**TASK DETAILS**
Search the data for the word "Testbench" and copy out every line that has it.

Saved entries
◇ ◇ ◇ ◇
Context: an optimization exercise on an open-source flow, tuned for small area, a short achievable clock period and few clock cycles. The choices shown serve that exercise and are no tape-out recipe. Only simulation tests tie the RTL to the original design; equivalence was not proved.

== main ==
==> flow/design.v <==
`timescale 1ns / 1ps
module RegisterFile(reset, clk, we, wa, wd, nra1, nra2, rd1, rd2);
    input reset;
    input clk;
    input we;
    input [4:0] wa;
    input [31:0] wd;
    input [4:0] nra1;        
    input [4:0] nra2;
    output [31:0] rd1;
    output [31:0] rd2;
    reg [31:0] data [1:31];
    reg [31:1] valid;
    integer i;
    always @(posedge clk) begin
        for (i = 1; i < 32; i = i + 1)
            if (we && wa == i) data[i] <= wd;
    end
    always @(posedge clk or posedge reset) begin
        if (reset)
            valid <= 31'b0;
        else
            for (i = 1; i < 32; i = i + 1)
                if (we && wa == i) valid[i] <= 1'b1;
    end
    reg [31:1] s1, s2;
    always @(posedge clk) begin
        for (i = 1; i < 32; i = i + 1) begin
            s1[i] <= (nra1 == i) & (valid[i] | (we && wa == i));
            s2[i] <= (nra2 == i) & (valid[i] | (we && wa == i));
        end
    end
    genvar b, g;
    generate
        for (b = 0; b < 32; b = b + 1) begin : BIT
            wire [9:0] n1, n2;
            for (g = 0; g < 10; g = g + 1) begin : GRP
                wire [2:0] d = {data[3*g+3][b], data[3*g+2][b], data[3*g+1][b]};
                RdSel3 u1(.s(s1[3*g+3:3*g+1]), .d(d), .yn(n1[g]));
                RdSel3 u2(.s(s2[3*g+3:3*g+1]), .d(d), .yn(n2[g]));
            end
            assign rd1[b] = ~&n1 | (s1[31] & data[31][b]);
            assign rd2[b] = ~&n2 | (s2[31] & data[31][b]);
        end
    endgenerate
endmodule
module RdSel3(s, d, yn);
    input [2:0] s;
    input [2:0] d;
    output yn;
    assign yn = ~|(s & d);
endmodule
`timescale 1ns / 1ps
module ALU(a, b, sub, sltu, sel_slt, sel_logic, lop, sel_shift, shamt, sfn, oth, sum);
    input [31:0] a;
    input [31:0] b;
    input sub;
    input sltu;
    input sel_slt;
    input sel_logic;
    input [1:0] lop;         
    input sel_shift;
    input [4:0] shamt;
    input [1:0] sfn;         
    output [31:0] oth;
    output [31:0] sum;
    wire [33:0] s = {1'b0, a, 1'b1} + {1'b0, b, sub};
    assign sum = s[32:1];
    wire lt = sltu ? ~s[33] : ((a[31] == b[31]) ? a[31] : s[32]);
    reg [31:0] lg;
    always @(*) begin
        case (lop)
            2'b00: lg = a & b;
            2'b01: lg = a | b;
            2'b10: lg = a ^ b;
            default: lg = ~(a | b);
        endcase
    end
    wire [31:0] sh;
    Shifter SH1(.x(b), .n(shamt), .left(~sfn[1]), .arith(sfn[0]), .y(sh));
    assign oth = sel_slt ? {31'h0, lt} : sel_logic ? lg : sh;
endmodule
module Shifter(x, n, left, arith, y);
    input [31:0] x;
    input [4:0] n;
    input left;
    input arith;
    output [31:0] y;
    function [31:0] rev(input [31:0] v);
        integer k;
        for (k = 0; k < 32; k = k + 1) rev[k] = v[31 - k];
    endfunction
    wire [31:0] xi = left ? rev(x) : x;
    wire fill = arith & x[31];
    wire [63:0] ext = {{32{fill}}, xi};
    wire [31:0] r = ext >> n;
    assign y = left ? rev(r) : r;
endmodule
`timescale 1ns / 1ps
module MultiCycleCPU (reset, clk, mem_addr, mem_wdata, mem_we, mem_rdata);
    input reset;
    input clk;
    output [31:0] mem_addr;
    output [31:0] mem_wdata;
    output mem_we;
    input [31:0] mem_rdata;
    reg  [29:0] fpc;          
    reg  [31:0] ir;           
    reg         dv;           
    reg  [29:0] dpc4;         
    reg  [31:0] ir2;          
    reg         dv2;
    reg         d_jpend;      
    reg         ev;           
    reg  [31:0] e_a, e_b;     
    reg  [31:0] e_sd;         
    reg  [29:0] e_bt;         
    reg  [4:0]  e_wa;         
    reg         e_lw, e_sw, e_beq;
    reg         e_sub, e_sltu, e_slt, e_logic, e_shift;
    reg  [1:0]  e_lop, e_sfn;
    reg  [4:0]  e_sh;
    reg         ld_cyc;       
    reg         st_cyc;       
    reg  [31:0] addr_q;       
    reg  [4:0]  ldrt_q;       
    wire        m_cyc = ld_cyc | st_cyc;
    wire [5:0] op = ir[31:26];
    wire [4:0] rs = ir[25:21];
    wire [4:0] rt = ir[20:16];
    wire [4:0] rd = ir[15:11];
    wire [5:0] fn = ir[5:0];
    wire d_rtype = ~op[5] & ~op[3] & ~op[2] & ~op[1];       
    wire d_jump  = ~op[5] & ~op[3] & op[1];                 
    wire d_jal   = d_jump & op[0];                          
    wire d_beq   = ~op[5] & ~op[3] & op[2];                 
    wire d_itype = ~op[5] & op[3];                          
    wire d_lw    = op[5] & ~op[3];                          
    wire d_sw    = op[5] & op[3];                           
    wire d_jr    = d_rtype & ~fn[5] & fn[3];                
    wire d_fe    = rs == rt;                                
    wire r_alu   = d_rtype & fn[5];
    wire i_lui   = d_itype & op[2] & op[1];
    wire i_andi  = d_itype & op[2] & ~op[1];
    wire i_slt   = d_itype & ~op[2] & op[1];
    wire [4:0] d_wa = d_rtype ? rd : d_jal ? 5'd31 : (d_itype | d_lw) ? rt : 5'd0;
    wire [31:0] ra, rb;
    wire [31:0] e_sum, e_oth;
    reg         e_is_sum;
    wire        rf_we = ld_cyc | (ev & ~e_lw);
    wire [4:0]  rf_wa = ld_cyc ? ldrt_q : e_wa;
    wire [31:0] rf_wd = ({32{~ld_cyc & e_is_sum}} & e_sum) |
                        ({32{~ld_cyc & ~e_is_sum}} & e_oth) |
                        ({32{ld_cyc}} & mem_rdata);
    wire e_taken    = ev & e_beq & (e_a == e_b);              
    wire e_mem      = ev & (e_lw | e_sw);                     
    wire fe_a, fm_a;
    wire jr_wait    = d_jr & fe_a;
    wire d_adv      = dv & ~e_taken & ~e_mem & ~jr_wait;
    wire [31:0] e_x = e_a ^ e_b;
    wire [31:0] e_k = {e_a[30:0] | e_b[30:0], e_sub};
    wire        e_zero = e_x == e_k;
    wire fe_b, fm_b;
    wire d_bq_now = d_beq & ~d_fe & e_is_sum &
                    ((fe_a & (rt == 5'd0)) | (fe_b & (rs == 5'd0)));
    wire d_redirect = d_adv & (d_jr | (d_beq & d_fe) | (d_jump & d_jpend) |
                               (d_bq_now & e_zero));
    wire fetch_ok   = ~m_cyc & ~e_taken & ~d_redirect & ~(dv & jr_wait);
    wire f_jump     = mem_rdata[31:27] == 5'b00001;           
    wire [31:0] nir = (d_adv | ~dv) ? (dv2 ? ir2 : mem_rdata) : ir;
    RegisterFile RF1(.reset(reset), .clk(clk), .we(rf_we), .wa(rf_wa), .wd(rf_wd),
                     .nra1(nir[25:21]), .nra2(nir[20:16]), .rd1(ra), .rd2(rb));
    assign fe_a = ev & ~e_lw & (e_wa == rs) & (rs != 5'd0);
    assign fe_b = ev & ~e_lw & (e_wa == rt) & (rt != 5'd0);
    assign fm_a = ld_cyc & (ldrt_q == rs) & (rs != 5'd0);
    assign fm_b = ld_cyc & (ldrt_q == rt) & (rt != 5'd0);
    wire [31:0] b_fwd = (fe_b & e_is_sum) ? e_sum : fe_b ? e_oth : fm_b ? mem_rdata : rb;
    wire        d_sub = (r_alu & fn[1] & ~fn[2]) | (r_alu & fn[3]) | i_slt;
    wire [31:0] simm = {{16{ir[15]}}, ir[15:0]};
    wire [31:0] imm  = i_lui ? {ir[15:0], 16'h0000} : i_andi ? {16'h0000, ir[15:0]} : simm;
    wire [29:0] d_bt = dpc4 + simm[29:0];
    wire        a_zero = d_jal | d_jr;            
    wire        use_rb = (d_rtype & ~d_jr) | d_beq;
    wire [31:0] kb     = a_zero ? {dpc4, 2'b00} : imm;
    wire [31:0] e_a_n  = ({32{~a_zero & fe_a & e_is_sum}} & e_sum) |
                         ({32{~a_zero & fe_a & ~e_is_sum}} & e_oth) |
                         ({32{~a_zero & ~fe_a & fm_a}} & mem_rdata) |
                         ({32{~a_zero & ~fe_a & ~fm_a}} & ra);
    wire [31:0] e_b_n  = (({32{use_rb & fe_b & e_is_sum}} & e_sum) |
                          ({32{use_rb & fe_b & ~e_is_sum}} & e_oth) |
                          ({32{use_rb & ~fe_b & fm_b}} & mem_rdata) |
                          ({32{use_rb & ~fe_b & ~fm_b}} & rb) |
                          ({32{~use_rb}} & kb)) ^ {32{d_sub}};
    wire [29:0] fpc1 = fpc + 30'h1;
    wire [31:0] jr_t = fm_a ? mem_rdata : ra;
    wire        f_jmp_now = fetch_ok & f_jump & (d_adv | ~dv);
    wire [29:0] f_jt = {fpc[29:26], mem_rdata[25:0]};
    reg  [29:0] fpc_b;
    always @(*) begin
        if (e_taken)
            fpc_b = e_bt;
        else if (d_redirect)
            fpc_b = d_jr ? jr_t[31:2] : d_jump ? {dpc4[29:26], ir[25:0]} : d_bt;
        else if (fetch_ok)
            fpc_b = fpc1;
        else
            fpc_b = fpc;
    end
    wire [29:0] fpc_n = f_jmp_now ? f_jt : fpc_b;
    always @(posedge clk or posedge reset) begin
        if (reset) begin
            fpc    <= 30'h0;
            addr_q <= 32'h0;
        end else begin
            fpc    <= fpc_n;
            addr_q <= (f_jmp_now & ~e_mem) ? {f_jt, 2'b00} :
                      e_mem ? e_sum : {fpc_b, 2'b00};
        end
    end
    always @(posedge clk or posedge reset) begin
        if (reset) begin
            dv  <= 1'b0;
            dv2 <= 1'b0;
        end else if (e_taken | d_redirect) begin
            dv  <= 1'b0;
            dv2 <= 1'b0;
        end else if (d_adv) begin
            dv  <= dv2 | fetch_ok;
            dv2 <= 1'b0;
        end else if (dv) begin
            dv2 <= dv2 | fetch_ok;
        end else begin
            dv  <= fetch_ok;
        end
    end
    always @(posedge clk) begin
        if (d_adv | ~dv) begin
            ir      <= dv2 ? ir2 : mem_rdata;
            dpc4    <= dv2 ? fpc : fpc1;
            d_jpend <= dv2;
        end
        if (~dv2)
            ir2 <= mem_rdata;
    end
    always @(posedge clk or posedge reset) begin
        if (reset)
            ev <= 1'b0;
        else
            ev <= d_adv;
    end
    always @(posedge clk) begin
        if (d_adv)
            e_sd <= b_fwd;
    end
    always @(posedge clk) begin
        e_a     <= e_a_n;
        e_b     <= e_b_n;
        e_bt    <= d_bt;
        e_wa    <= d_wa;
        e_lw    <= d_lw;
        e_sw    <= d_sw;
        e_beq   <= d_beq & ~d_fe & ~d_bq_now;
        e_sub   <= d_sub;
        e_is_sum <= ~((r_alu & fn[3]) | i_slt | (r_alu & fn[2] & ~fn[3]) | i_andi |
                      (d_rtype & ~fn[5] & ~fn[3]));
        e_sltu  <= d_rtype ? fn[0] : op[0];
        e_slt   <= (r_alu & fn[3]) | i_slt;
        e_logic <= (r_alu & fn[2] & ~fn[3]) | i_andi;
        e_lop   <= d_rtype ? fn[1:0] : 2'b00;
        e_shift <= d_rtype & ~fn[5] & ~fn[3];
        e_sfn   <= fn[1:0];
        e_sh    <= ir[10:6];
    end
    ALU ALU1(.a(e_a), .b(e_b), .sub(e_sub), .sltu(e_sltu),
             .sel_slt(e_slt), .sel_logic(e_logic), .lop(e_lop),
             .sel_shift(e_shift), .shamt(e_sh), .sfn(e_sfn),
             .oth(e_oth), .sum(e_sum));
    always @(posedge clk or posedge reset) begin
        if (reset) begin
            ld_cyc <= 1'b0;
            st_cyc <= 1'b0;
        end else begin
            ld_cyc <= ev & e_lw;
            st_cyc <= ev & e_sw;
        end
    end
    always @(posedge clk) begin
        ldrt_q <= e_wa;
    end
    assign mem_addr  = addr_q;
    assign mem_wdata = e_sd;
    assign mem_we    = st_cyc;
endmodule
Settings: LEC_CHECK=0, CAP_MARGIN=20, CORE_MARGIN=2, CORE_UTILIZATION=40, CTS_CLUSTER_DIAMETER=100, CTS_CLUSTER_SIZE=22, SETUP_SLACK_MARGIN=5, SLEW_MARGIN=20, SYNTH_HIERARCHICAL=1, SYNTH_MINIMUM_KEEP_SIZE=0, TNS_END_PERCENT=0; clock period 9.5 ns.
standard.sh (not shown) runs the stock make flow with config.mk's settings and CLKGATE_MAP_FILE= SYNTH_SCRIPT=/design/flow/synth_recipe.tcl, a recipe that flattens the netlist after the stock synthesis.
==> flow/flow/run.sh <==
#!/bin/bash
# Standard synthesis, then the standard layout steps with a larger setup
# margin for the timing repair, sizing not limited to the cell footprint,
# and buf_2 port buffers. The constraints are unchanged.
set -euo pipefail
bash standard.sh synth > synth.log 2>&1
bash standard.sh SETUP_SLACK_MARGIN=7 "MATCH_CELL_FOOTPRINT=" \
    "BUFFER_PORTS_ARGS=-buffer_cell sky130_fd_sc_hd__buf_2" finish > layout.log 2>&1
Testbench counts of main, summed over its fixed seeds: cycles 135,038.
The following lists how the feature branch was set up differently from main:
--- a/flow/design.v
+++ b/flow/design.v
@@ -158,12 +158,5 @@
     wire jr_wait    = d_jr & fe_a;
     wire d_adv      = dv & ~e_taken & ~e_mem & ~jr_wait;
-    wire [31:0] e_x = e_a ^ e_b;
-    wire [31:0] e_k = {e_a[30:0] | e_b[30:0], e_sub};
-    wire        e_zero = e_x == e_k;
-    wire fe_b, fm_b;
-    wire d_bq_now = d_beq & ~d_fe & e_is_sum &
-                    ((fe_a & (rt == 5'd0)) | (fe_b & (rs == 5'd0)));
-    wire d_redirect = d_adv & (d_jr | (d_beq & d_fe) | (d_jump & d_jpend) |
-                               (d_bq_now & e_zero));
+    wire d_redirect = d_adv & (d_jr | (d_beq & d_fe) | (d_jump & d_jpend));
     wire fetch_ok   = ~m_cyc & ~e_taken & ~d_redirect & ~(dv & jr_wait);
     wire f_jump     = mem_rdata[31:27] == 5'b00001;           
@@ -172,7 +165,7 @@
                      .nra1(nir[25:21]), .nra2(nir[20:16]), .rd1(ra), .rd2(rb));
     assign fe_a = ev & ~e_lw & (e_wa == rs) & (rs != 5'd0);
-    assign fe_b = ev & ~e_lw & (e_wa == rt) & (rt != 5'd0);
+    wire   fe_b = ev & ~e_lw & (e_wa == rt) & (rt != 5'd0);
     assign fm_a = ld_cyc & (ldrt_q == rs) & (rs != 5'd0);
-    assign fm_b = ld_cyc & (ldrt_q == rt) & (rt != 5'd0);
+    wire fm_b = ld_cyc & (ldrt_q == rt) & (rt != 5'd0);
     wire [31:0] b_fwd = (fe_b & e_is_sum) ? e_sum : fe_b ? e_oth : fm_b ? mem_rdata : rb;
     wire        d_sub = (r_alu & fn[1] & ~fn[2]) | (r_alu & fn[3]) | i_slt;
@@ -260,5 +253,5 @@
         e_lw    <= d_lw;
         e_sw    <= d_sw;
-        e_beq   <= d_beq & ~d_fe & ~d_bq_now;
+        e_beq   <= d_beq & ~d_fe;
         e_sub   <= d_sub;
         e_is_sum <= ~((r_alu & fn[3]) | i_slt | (r_alu & fn[2] & ~fn[3]) | i_andi |
## What came out
On the feature branch: number of optimization iterations in the first detailed-route pass is 4 higher than what main gave. Comparing the feature branch against main, there is no change at all in number of hold buffers added after cts. main tops out at a lower clock frequency than the feature branch. On area of the mapped netlist, main loses to the feature branch. Looking only at ratio of final minimum period to clock period, and setting everything else aside, the higher value of the feature branch and main goes to main. On buffering overhead, the feature branch and main are neck and neck. NOTE via count main->the feature branch increased slightly. main has lower worst stage delay on the critical path than the feature branch. Of the feature branch and main, main shows the lower global-route usage over all layers, with the feature branch above it.
Testbench counts of the feature branch, summed over its fixed seeds: cycles 137,311.

========
Setup of P:
RTL: the design.v shown in full above, as it stands there.
==> flow/config.mk <==
export PLATFORM = sky130hd
export DESIGN_NAME = MultiCycleCPU
export DESIGN_NICKNAME = MultiCycleCPU
export VERILOG_FILES = /design/flow/design.v
export SDC_FILE = /design/flow/constraint.sdc
export NUM_CORES = 8
export LEC_CHECK = 0
export CAP_MARGIN = 20
export CORE_MARGIN = 2
export CORE_UTILIZATION = 40
export CTS_CLUSTER_DIAMETER = 100
export CTS_CLUSTER_SIZE = 22
export SETUP_SLACK_MARGIN = 5
export SLEW_MARGIN = 20
export SYNTH_HIERARCHICAL = 1
export SYNTH_MINIMUM_KEEP_SIZE = 0
export TNS_END_PERCENT = 5
==> flow/constraint.sdc <==
create_clock -name core_clock -period 9.5 [get_ports {clk}]
set_input_delay 1.9000 -clock core_clock [delete_from_list [all_inputs] [get_ports {clk}]]
set_output_delay 1.9000 -clock core_clock [all_outputs]
set_load 0.01 [all_outputs]
==> flow/flow/run.sh <==
#!/bin/bash
# Standard synthesis, then the standard layout steps with a larger setup
# margin for the timing repair, sizing not limited to the cell footprint,
# and buf_4 port buffers. The constraints are unchanged.
set -euo pipefail
bash standard.sh synth > synth.log 2>&1
bash standard.sh SETUP_SLACK_MARGIN=7 "MATCH_CELL_FOOTPRINT=" \
    "BUFFER_PORTS_ARGS=-buffer_cell sky130_fd_sc_hd__buf_4" finish > layout.log 2>&1
Testbench counts of P, summed over its fixed seeds: cycles 135,038.
Inputs modified between P and Q:
--- a/flow/design.v
+++ b/flow/design.v
@@ -155,27 +155,20 @@
     wire e_taken    = ev & e_beq & (e_a == e_b);              
     wire e_mem      = ev & (e_lw | e_sw);                     
     wire fe_a, fm_a;
     wire jr_wait    = d_jr & fe_a;
     wire d_adv      = dv & ~e_taken & ~e_mem & ~jr_wait;
-    wire [31:0] e_x = e_a ^ e_b;
-    wire [31:0] e_k = {e_a[30:0] | e_b[30:0], e_sub};
-    wire        e_zero = e_x == e_k;
-    wire fe_b, fm_b;
-    wire d_bq_now = d_beq & ~d_fe & e_is_sum &
-                    ((fe_a & (rt == 5'd0)) | (fe_b & (rs == 5'd0)));
-    wire d_redirect = d_adv & (d_jr | (d_beq & d_fe) | (d_jump & d_jpend) |
-                               (d_bq_now & e_zero));
+    wire d_redirect = d_adv & (d_jr | (d_beq & d_fe) | (d_jump & d_jpend));
     wire fetch_ok   = ~m_cyc & ~e_taken & ~d_redirect & ~(dv & jr_wait);
     wire f_jump     = mem_rdata[31:27] == 5'b00001;           
     wire [31:0] nir = (d_adv | ~dv) ? (dv2 ? ir2 : mem_rdata) : ir;
     RegisterFile RF1(.reset(reset), .clk(clk), .we(rf_we), .wa(rf_wa), .wd(rf_wd),
                      .nra1(nir[25:21]), .nra2(nir[20:16]), .rd1(ra), .rd2(rb));
     assign fe_a = ev & ~e_lw & (e_wa == rs) & (rs != 5'd0);
-    assign fe_b = ev & ~e_lw & (e_wa == rt) & (rt != 5'd0);
+    wire   fe_b = ev & ~e_lw & (e_wa == rt) & (rt != 5'd0);
     assign fm_a = ld_cyc & (ldrt_q == rs) & (rs != 5'd0);
-    assign fm_b = ld_cyc & (ldrt_q == rt) & (rt != 5'd0);
+    wire fm_b = ld_cyc & (ldrt_q == rt) & (rt != 5'd0);
     wire [31:0] b_fwd = (fe_b & e_is_sum) ? e_sum : fe_b ? e_oth : fm_b ? mem_rdata : rb;
     wire        d_sub = (r_alu & fn[1] & ~fn[2]) | (r_alu & fn[3]) | i_slt;
     wire [31:0] simm = {{16{ir[15]}}, ir[15:0]};
     wire [31:0] imm  = i_lui ? {ir[15:0], 16'h0000} : i_andi ? {16'h0000, ir[15:0]} : simm;
     wire [29:0] d_bt = dpc4 + simm[29:0];
@@ -257,11 +250,11 @@
         e_b     <= e_b_n;
         e_bt    <= d_bt;
         e_wa    <= d_wa;
         e_lw    <= d_lw;
         e_sw    <= d_sw;
-        e_beq   <= d_beq & ~d_fe & ~d_bq_now;
+        e_beq   <= d_beq & ~d_fe;
         e_sub   <= d_sub;
         e_is_sum <= ~((r_alu & fn[3]) | i_slt | (r_alu & fn[2] & ~fn[3]) | i_andi |
                       (d_rtype & ~fn[5] & ~fn[3]));
         e_sltu  <= d_rtype ? fn[0] : op[0];
         e_slt   <= (r_alu & fn[3]) | i_slt;
## What came out
P ended up with more cell instances than Q did. From P to Q the numbers moved as follows: number of antenna repair diodes higher, fraction of the core area covered by cells at the end of the flow went down 1.6 points, final HPWL from detailed placement level, count of buffers added by post-CTS timing repair for setup lost 65%. Q: global-route usage higher than P. Changes observed in Q relative to P: total routed wire length on the met1 layer now sits higher, worst hold slack now sits higher, first-iteration DRC count now sits lower, final period utilization now sits higher. P vs Q, startpoint of the most critical setup path: e_sh[4] vs RF1.s1[11]. In terms of area of all sequential standard cells, P and Q differ only marginally. Floorplan check, Q vs P: die outline smaller in Q.
Testbench counts of Q, summed over its fixed seeds: cycles 137,311.

## what the ideal ports hide
The results above use ideal ports. As a check the final layouts listed here were re-extracted and re-timed, cells and wires unchanged. Step 1: set_driving_cell puts a clkbuf_16 on clk and a buf_2 on each other input, an assumption about the parent block. Step 2 adds t to the input delays and takes it off the output delays; t is the mean of the earliest and latest rising clock arrival at the registers after step 1. Input paths then give back, and output paths get back, about the clock's delay inside the block. Slacks: ideal / step 1 / step 2; pairs: ideal / step 1.
run | shift t [ns] | slack for setup (ns) | worst hold slack (ns) | worst setup path at the end | clock arrival spread, ns
main | 0.797 | 5.731 / 5.731 / 5.055 | 0.410 / 0.410 / 0.410 | input to register | 0.070 / 0.070
the feature branch | 0.806 | 5.789 / 5.789 / 5.073 | 0.416 / 0.416 / 0.416 | input to register | 0.070 / 0.069
P | 0.796 | 5.736 / 5.736 / 5.299 | 0.378 / 0.378 / 0.378 | input to register | 0.063 / 0.063
Q | 0.795 | 5.704 / 5.704 / 5.396 | 0.415 / 0.415 / 0.415 | input to register | 0.071 / 0.071
After both steps setup and hold are still met in every run listed. The setup slack of the feature branch, which loses most, moves by 0.000 ns with the drivers and by -0.716 ns with both steps.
◇ ◇ ◇ ◇
**RESPONSE TO THE TASK**
Testbench counts of main, summed over its fixed seeds: cycles 135,038.
Testbench counts of the feature branch, summed over its fixed seeds: cycles 137,311.
Testbench counts of P, summed over its fixed seeds: cycles 135,038.
Testbench counts of Q, summed over its fixed seeds: cycles 137,311.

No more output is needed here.